Closed sbailey closed 2 years ago
Hi folks, there is a known issue (segfault) on KNL with MKL that we have experienced in our CMB tools. It seems to be triggered by compiled code which uses OpenMP and also links to MKL. I will add @sbailey and @marcelo-alvarez to the CC list for that ticket (it is still open). In the mean time I also attach here my minimal working example that fails, so that you can see if it is similar to the failure you are seeing:
A simple workaround is setting
MKL_FAST_MEMORY_LIMIT=0
before running desi_proc
on KNL. I have verified that this fixes the segmentation fault problem and have modified the desiconda/20211217-2.0.0
module file on cori to set this generally.

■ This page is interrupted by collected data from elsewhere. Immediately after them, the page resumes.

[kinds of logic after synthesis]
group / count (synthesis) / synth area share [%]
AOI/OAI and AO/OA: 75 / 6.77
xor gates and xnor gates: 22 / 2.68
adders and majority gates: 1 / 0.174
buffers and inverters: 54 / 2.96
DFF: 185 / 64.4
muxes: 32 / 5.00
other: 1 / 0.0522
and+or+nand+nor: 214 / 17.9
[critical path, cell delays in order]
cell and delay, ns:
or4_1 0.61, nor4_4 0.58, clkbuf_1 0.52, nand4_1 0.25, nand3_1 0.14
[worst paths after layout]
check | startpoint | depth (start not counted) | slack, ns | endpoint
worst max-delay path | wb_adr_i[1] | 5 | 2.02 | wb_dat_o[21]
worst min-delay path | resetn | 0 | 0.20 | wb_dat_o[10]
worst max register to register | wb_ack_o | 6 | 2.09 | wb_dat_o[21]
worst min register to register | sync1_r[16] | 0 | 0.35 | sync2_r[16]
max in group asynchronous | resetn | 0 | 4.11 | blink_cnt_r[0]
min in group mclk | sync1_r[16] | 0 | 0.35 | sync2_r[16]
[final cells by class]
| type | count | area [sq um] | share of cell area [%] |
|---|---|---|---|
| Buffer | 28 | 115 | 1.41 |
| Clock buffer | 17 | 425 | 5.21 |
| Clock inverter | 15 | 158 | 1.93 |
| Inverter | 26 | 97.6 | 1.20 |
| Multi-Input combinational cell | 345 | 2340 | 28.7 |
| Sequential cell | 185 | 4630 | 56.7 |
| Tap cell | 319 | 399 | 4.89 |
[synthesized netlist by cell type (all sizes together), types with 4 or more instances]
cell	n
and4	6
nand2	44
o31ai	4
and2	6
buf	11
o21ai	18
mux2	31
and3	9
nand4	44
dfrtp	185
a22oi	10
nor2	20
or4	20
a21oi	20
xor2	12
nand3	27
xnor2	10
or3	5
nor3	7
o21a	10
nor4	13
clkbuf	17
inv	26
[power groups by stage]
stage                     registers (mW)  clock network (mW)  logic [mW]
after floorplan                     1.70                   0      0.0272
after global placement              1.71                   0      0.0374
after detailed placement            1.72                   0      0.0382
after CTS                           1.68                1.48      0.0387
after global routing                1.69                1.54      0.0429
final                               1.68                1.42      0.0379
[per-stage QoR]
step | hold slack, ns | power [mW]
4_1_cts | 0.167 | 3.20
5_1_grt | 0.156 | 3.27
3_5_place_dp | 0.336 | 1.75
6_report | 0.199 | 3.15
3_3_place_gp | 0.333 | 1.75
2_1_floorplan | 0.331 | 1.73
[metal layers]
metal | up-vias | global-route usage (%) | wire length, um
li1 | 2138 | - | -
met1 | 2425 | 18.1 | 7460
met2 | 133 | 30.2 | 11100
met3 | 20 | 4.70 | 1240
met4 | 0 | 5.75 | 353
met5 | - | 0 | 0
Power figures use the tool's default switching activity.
### config.mk
export PLATFORM = sky130hd
export DESIGN_NAME = cvr_status_regs
export DESIGN_NICKNAME = d
export VERILOG_FILES = /design/src/cvr_pkg.sv /design/src/cvr_status_regs.sv
export VERILOG_INCLUDE_DIRS = /design/src
export SDC_FILE = /design/constraint.sdc
export NUM_CORES = 1
export LEC_CHECK = 0
export BUFFER_PORTS_ARGS = -buffer_cell sky130_fd_sc_hd__buf_2
export CORE_UTILIZATION = 30
export CTS_CLUSTER_DIAMETER = 120
export CTS_CLUSTER_SIZE = 10
export DETAILED_ROUTE_END_ITERATION = 8
export GPL_ROUTABILITY_DRIVEN = 0
export MAX_ROUTING_LAYER = met4
export PLACE_DENSITY = 0.45
export SLEW_MARGIN = 0
export SYNTH_ARGS = -nofsm -noshare
export SYNTH_HDL_FRONTEND = slang
export SYNTH_SLANG_ARGS = --single-unit
### constraint.sdc
create_clock -name clk -period 13.55 [get_ports clk]
set_input_delay 0.6775 -clock clk [delete_from_list [all_inputs] [get_ports clk]]
set_output_delay 0.6775 -clock clk [all_outputs]
set_load 0.02 [all_outputs]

I plan to update desiconda so that future installations on Cori set this automatically.
@tskisner: Thanks for including us in the NERSC ticket and sharing your example; setting MKL_FAST_MEMORY_LIMIT=0
before running knl_segfault
fixes the segmentation fault for me on KNL.
My guess is that there is an inconsistency with how memory is allocated using threaded MKL (the error does not seem to occur when using sequential MKL) with the memkind library for MCDRAM on KNL, see here. Setting MKL_FAST_MEMORY_LIMIT=0
results in regular system memory allocation routines being used instead of memkind, and is likely to prevent these kinds of memkind-related segmentation faults on Cori KNL, generally.
Thanks! I confirm that it works for me too. Closing ticket.
We're getting specex segfaults on KNL again, though it appears that they only occur after the code has finished successfully running and has finished writing outputs. We saw something like this before but I don't recall the solution.
Steps to reproduce:
Example output from /global/cfs/cdirs/desi/users/sjbailey/spectro/redux/knlarc/run/scripts/night/20220401/arc-20220401-00128285-a0-57991462.log :
I don't know when KNL started breaking again, but I'm guessing it was due to the recent Cori OS upgrade.
@marcelo-alvarez please investigate and fix (perhaps with something as simple as a recompile...)
It is critical to fix this before the next run (launching before the end of April) so that we can run arcs on KNL.